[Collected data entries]
• • •

## src/rtl/vga_frame_sequencer.sv

```systemverilog
// Frame-rate sequencer: applies scroll/mode/speed changes only at vertical blanking start.
// Optional VGA_SEQ_AUTO_CYCLE_EN steps the mode every 2**AUTO_SHIFT frames.
module vga_frame_sequencer #(
    parameter int V_DISPLAY = 480,
    parameter int SCROLL_W  = 10,
    parameter int SPEED_RST = 1
`ifdef VGA_SEQ_AUTO_CYCLE_EN
    ,
    parameter int AUTO_SHIFT = 6
`endif
) (
    input  logic                clk,
    input  logic                reset,
    input  logic [9:0]          hpos,
    input  logic [9:0]          vpos,
    input  logic                cfg_valid,
    output logic                cfg_ready,
    input  logic [1:0]          cfg_mode,
    input  logic [3:0]          cfg_speed,
    input  logic                pause,
    output logic                frame_start,
    output logic [SCROLL_W-1:0] scroll_x,
    output logic [1:0]          mode,
    output logic [3:0]          speed,
    output logic [7:0]          frame_cnt
);

    typedef enum logic {ACTIVE, UPDATE} state_t;

    state_t      state;
    logic        pending;
    logic [1:0]  shadow_mode;
    logic [3:0]  shadow_speed;
    logic        vb_hit;
    logic        accept;
    logic [3:0]  step;
    logic [7:0]  frame_next;

    assign vb_hit     = (hpos == 10'd0) && (vpos == 10'(V_DISPLAY));
    assign accept     = cfg_valid && cfg_ready;
    // A config applied in this UPDATE already drives this frame's scroll step
    assign step       = pending ? shadow_speed : speed;
    assign frame_next = frame_cnt + 8'd1;

    always_ff @(posedge clk or posedge reset) begin
        if (reset) begin
            state        <= ACTIVE;
            pending      <= 1'b0;
            shadow_mode  <= 2'd0;
            shadow_speed <= 4'd0;
            cfg_ready    <= 1'b1;
            frame_start  <= 1'b0;
            scroll_x     <= '0;
            mode         <= 2'd0;
            speed        <= 4'(SPEED_RST);
            frame_cnt    <= 8'd0;
        end else begin
            case (state)
                ACTIVE: begin
                    if (accept) begin
                        shadow_mode  <= cfg_mode;
                        shadow_speed <= cfg_speed;
                        pending      <= 1'b1;
                    end
                    // ready is held low through UPDATE so nothing can race the apply
                    if (vb_hit) begin
                        state       <= UPDATE;
                        frame_start <= 1'b1;
                        cfg_ready   <= 1'b0;
                    end else begin
                        cfg_ready   <= !(pending || accept);
                    end
                end
                UPDATE: begin
                    state       <= ACTIVE;
                    frame_start <= 1'b0;
                    pending     <= 1'b0;
                    cfg_ready   <= 1'b1;
                    if (pending) begin
                        speed <= shadow_speed;
                    end
`ifdef VGA_SEQ_AUTO_CYCLE_EN
                    if (pending) begin
                        mode <= shadow_mode;
                    end else if (frame_next[AUTO_SHIFT-1:0] == '0) begin
                        mode <= mode + 2'd1;
                    end
`else
                    if (pending) begin
                        mode <= shadow_mode;
                    end
`endif
                    if (!pause) begin
                        scroll_x <= scroll_x + {{(SCROLL_W-4){1'b0}}, step};
                    end
                    frame_cnt <= frame_next;
                end
                default: state <= ACTIVE;
            endcase
        end
    end

endmodule

```

## config.mk

```make
export PLATFORM = sky130hd
export DESIGN_NAME = vga_frame_sequencer
export DESIGN_NICKNAME = d
export VERILOG_FILES = /design/src/rtl/vga_frame_sequencer.sv
export SDC_FILE = /design/constraint.sdc
export NUM_CORES = 1
export LEC_CHECK = 0
export BUFFER_PORTS_ARGS = -buffer_cell sky130_fd_sc_hd__buf_2
export CAP_MARGIN = 20
export CORE_MARGIN = 3
export CORE_UTILIZATION = 45
export CTS_BUF_LIST = sky130_fd_sc_hd__clkbuf_8
export DETAILED_ROUTE_END_ITERATION = 12
export PLACE_DENSITY = 0.73
export SLEW_MARGIN = 0
export SYNTH_ARGS = -nofsm -noshare
export SYNTH_HDL_FRONTEND = slang
export SYNTH_SLANG_ARGS = --single-unit
```

## constraint.sdc

```tcl
create_clock -name clk -period 2.5 [get_ports clk]
set_input_delay 0.5 -clock clk [delete_from_list [all_inputs] [get_ports clk]]
set_output_delay 0.5 -clock clk [all_outputs]
set_load 0.02 [all_outputs]
```

== Word-level counts from Yosys, hierarchy flattened ==
Index checks and enable logic that the tools add are counted.
W data, S select, Z words.

* Word-level logic and storage cells: 34
* Output and inout port bits: 26
* Bits of input ports: 30
* Register bits: 34

* $add $sub $neg: 2
* Equal/unequal tests: 3
* Bitwise operators: 2
* Muxes and demuxes: 9
* Reduce and logical (&&, ||, !) cells: 8

{| class="wikitable"
|+ Operators with widths
! operator !! count
|-
| $add A10 B4 Y10 || 1
|-
| $eq A10 B9 Y1 const B || 1
|-
| $logic_not A10 Y1 || 1
|-
| $add A8 B1 Y8 const B || 1
|-
| $pmux W1 S2 || 4
|-
| $reduce_and A2 Y1 || 3
|-
| $mux W1 || 4
|-
| $mux W4 || 1
|-
| $ne A2 B2 Y1 const B || 2
|-
| $logic_and A1 B1 Y1 || 2
|-
| $not A1 Y1 || 2
|-
| $logic_not A1 Y1 || 1
|-
| $logic_or A1 B1 Y1 || 1
|}

== Depth between registers and ports, before layout ==
Gate-level depths: netlist (run 1).

* Depth after elaboration: 5
* Depth in mapped cells: 7

== Worst setup path after synthesis (run 1) ==
No wires, ideal clock.

* Path type: register to register
* From: reg pending
* To: reg scroll_x[8]
* Arrival time: 1,963 ps
* Stages on the path, launching flop included: 8
* Slack: 397 ps
* Library setup time: 139 ps
* Period minus slack after synthesis: 2,103 ps
* Cell sequence: dfrtp_1 > mux2_2 > ha_1 > fa_1 > a21o_1 > a21oi_1 > nor4b_1 > xor2_1

* Cells in the longest elaborated chain, start to end: 2

{| class="wikitable"
|+ Ends and longest elaborated chain
! what !! RTL line !! text
|-
| start, declared || 31 || <nowiki>logic pending;</nowiki>
|-
| start signal, assigned || 48 || <nowiki>pending <= 1'b0;</nowiki>
|-
| start signal, assigned || 63 || <nowiki>pending <= 1'b1;</nowiki>
|-
| start signal, assigned || 77 || <nowiki>pending <= 1'b0;</nowiki>
|-
| $mux W4 || - ||
|-
| via step[0] || 36 || <nowiki>logic [3:0] step;</nowiki>
|-
| $add A10 B4 Y10 || 94 || <nowiki>scroll_x <= scroll_x + {{(SCROLL_W-4){1'b0}}, step};</nowiki>
|-
| end signal, assigned || 94 ||
|-
| end, declared || 22 || <nowiki>output logic [SCROLL_W-1:0] scroll_x,</nowiki>
|}

The timed path passes the listed nets, and every way through them passes these cells.
A chain may end at the register's enable or synchronous reset.

== Final worst setup path (run 1) ==
Same ends and word-level chain as after synthesis.

==> flow_metrics.env, run 1 <==
export IMPL_initial_core_util=0.492
export IMPL_period_share=0.923
export IMPL_cts_tree="yes"
export IMPL_p_comb_frac=0.123
export IMPL_dp_hpwl_mm=2.39
export IMPL_crit_family="adder cells"
export IMPL_yosys_warnings=0
export IMPL_power_density_mw_per_mm2=581
export IMPL_required_ps=2650
export IMPL_rrSetupSlack_ps=190
export IMPL_gp_congestion=0.853
export IMPL_switching_share=0.236
export IMPL_endpoint="scroll_x[8]"
export IMPL_numCtsBuffers=5
export IMPL_vias=1154
export IMPL_ant_nets=0
export IMPL_grtUsageTotal=0.167
export IMPL_finalMaxSlewViolations=0
export IMPL_num_rows=20
export IMPL_rsz0062_at_grt="no"
export IMPL_clockRootBuffer="clkbuf_8"
export IMPL_core_area_sq_mm=0.00318
export IMPL_fmax_mhz=433
export IMPL_io_pins=56
export IMPL_met3_usage=0.0693
export IMPL_drc=0
export IMPL_pre_cts_ws_ps=201
export IMPL_cts_sinks=34
export IMPL_status="complete, no violations"
export IMPL_synth_cell_types=28
export IMPL_startpoint_type="register"
export IMPL_cp_num_cells=7
export IMPL_avgSynthCellArea_sq_um=12.8
export IMPL_syn_num_nets=158
export IMPL_grt_max_degree=35
export IMPL_finalWorstSetupSlack_ps=193
export IMPL_tns_ps=0
export IMPL_gr_usage_met2=0.262
export IMPL_hold_viol=0
export IMPL_slew_headroom=0.722
export IMPL_ys_seq_area_frac=0.546
export IMPL_peakVddDrop_mv=0.357
export IMPL_p_leak_uw=0.00112
export IMPL_first_global_vias=1198
export IMPL_io_buffers=55
export IMPL_drt_total_wl_mm=3.16
export IMPL_crit_path_top_delay_cell="dfrtp_1"
export IMPL_path_class="reg2reg"
export IMPL_path_clk_slew_ps=70
export IMPL_synth_top_area_share=0.512
export IMPL_die_h_um=64.9
export IMPL_wl_per_cell_um=13.9
export IMPL_synthCells=122
export IMPL_path_buf_inv=0
export IMPL_regToRegEndpoint="scroll_x[8]"
export IMPL_viasPerCell=5.06
export IMPL_cp_end_kind="register"
export IMPL_area_delta_synth_final_pct=26.9
export IMPL_grt_pass1_wl_mm=5.37
export IMPL_p_switching_uw=272
export IMPL_path_cells="mux2_2, ha_1, fa_1, a21o_1, a21oi_1, nor4b_1, xor2_1"
export IMPL_p_int_uw=881
export IMPL_met1_usage=0.201
export IMPL_skew_ps=6.02
export IMPL_fin_nets=219
export IMPL_r2r_cells=7
export IMPL_min_period_ps=2310
export IMPL_gr_total_overflow=0
export IMPL_power_frac_clock=0.351
export IMPL_finalPower_uw=1150
export IMPL_timing_rr_start="pending"
export IMPL_die_area_sq_mm=0.00422
export IMPL_first_iter_violations=42
export IMPL_ctsHoldBuffers=0
export IMPL_crit_fanout=6
export IMPL_finalSetupViolations=0
export IMPL_insertion_delay_ps=280
export IMPL_cts_resized=0
export IMPL_crit_start="pending"
export IMPL_synth_seq_cells=34
export IMPL_clock_path_buffers=2
export IMPL_antenna_found_initial=0
export IMPL_cpPeakStageDelay_ps=460
export IMPL_synth_area_sq_mm=0.00156
export IMPL_synth_largest_area_cell="dfrtp_1"
export IMPL_max_cap_viol_count=0
export IMPL_drive_gt1_frac=0.467
export IMPL_die_w_um=64.9
export IMPL_arrival_ps=2460
export IMPL_final_cell_area_sq_mm=0.00198
export IMPL_yosys_top_cells_area="dfrtp_1, mux2_2, xor2_1"
export IMPL_htreeDepth=2
export IMPL_drtPass1Iterations=4
export IMPL_n_antenna_cell=0
export IMPL_dpl_cell_area_sq_mm=0.00189
export IMPL_seqPwrFrac=0.525
export IMPL_worst_pin_slew_ps=417
export IMPL_globalRoute_busiestLayer="met2"
export IMPL_hold_path_class="in2async"
export IMPL_cts_setup_buffers=0
synth_stat cells:
| library cell | n |
|---|---|
| inv_1 | 2 |
| nor4b_1 | 2 |
| nand3_1 | 2 |
| o21a_1 | 1 |
| xor2_1 | 10 |
| clkbuf_1 | 1 |
| nand4_1 | 4 |
| buf_2 | 1 |
| ha_1 | 5 |
| dfstp_2 | 2 |
| nor3b_1 | 1 |
| dfrtp_1 | 32 |
| or4b_4 | 1 |
| nand2_1 | 8 |
| xnor2_1 | 5 |
| nor3_1 | 2 |
| and3_1 | 1 |
| nor2_1 | 7 |
| o21ai_0 | 2 |
| fa_1 | 1 |
| and4b_1 | 1 |
| nand2b_1 | 1 |
| nor4_4 | 1 |
| a21oi_1 | 4 |
| a21o_1 | 3 |
| a211o_1 | 1 |
| nor4_1 | 2 |
| mux2_2 | 19 |
cell type report:
type | instances | area, sq um
clock inverters | 2 | 8.76
multi-input cells | 84 | 693
inverters | 2 | 7.51
clock buffers | 6 | 82.6
flip-flops and latches | 34 | 853
repair buffers | 56 | 283
fillers | 285 | 1190
well taps | 44 | 55.1
logic make-up after synthesis:
| logic type | synth area share |
|---|---|
| AO/OA/AOI/OAI | 0.0440 |
| XOR/XNOR | 0.0841 |
| adder cells (fa/ha/maj) | 0.0528 |
| buffers and inverters | 0.0104 |
| flip-flops | 0.546 |
| multiplexers | 0.137 |
| AND/OR/NAND/NOR | 0.126 |
worst min-delay path, delay by kind of cell:
kind / cells / cell delay [ps]
buf+inv: 3 / 500
power groups by stage:
stage | clock network, uW | logic, uW | registers (uW)
floorplan | 0 | 96.3 | 610
global placement | 0 | 137 | 614
detailed placement | 0 | 143 | 615
CTS | 421 | 145 | 605
global route | 450 | 159 | 610
finish | 405 | 142 | 605
layer usage:
| metal | share of wire | vias up |
|---|---|---|
| met1 | 0.42 | 553 |
| met4 | 0.013 | 0 |
| li1 | - | 559 |
| met5 | 0 | - |
| met3 | 0.067 | 6 |
| met2 | 0.50 | 36 |
how the worst min path moves through the flow:
stage	to	startpoint
4_1_cts	scroll_x[3]	reset
3_5_place_dp	scroll_x[9]	scroll_x[9]
3_3_place_gp	scroll_x[9]	scroll_x[9]
2_1_floorplan	mode[0]	shadow_mode[0]
6_report	shadow_speed[3]	reset
5_1_grt	frame_cnt[5]	reset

• • •

**TO DO:**
When the line with "Gate-level depths: netlist (run 1)." is reached in the data above, begin copying, and stop after the line with "Slack: 397 ps"; copy each line exactly, both ends included.

**PROBLEM SOLUTION:**
Gate-level depths: netlist (run 1).

* Depth after elaboration: 5
* Depth in mapped cells: 7

== Worst setup path after synthesis (run 1) ==
No wires, ideal clock.

* Path type: register to register
* From: reg pending
* To: reg scroll_x[8]
* Arrival time: 1,963 ps
* Stages on the path, launching flop included: 8
* Slack: 397 ps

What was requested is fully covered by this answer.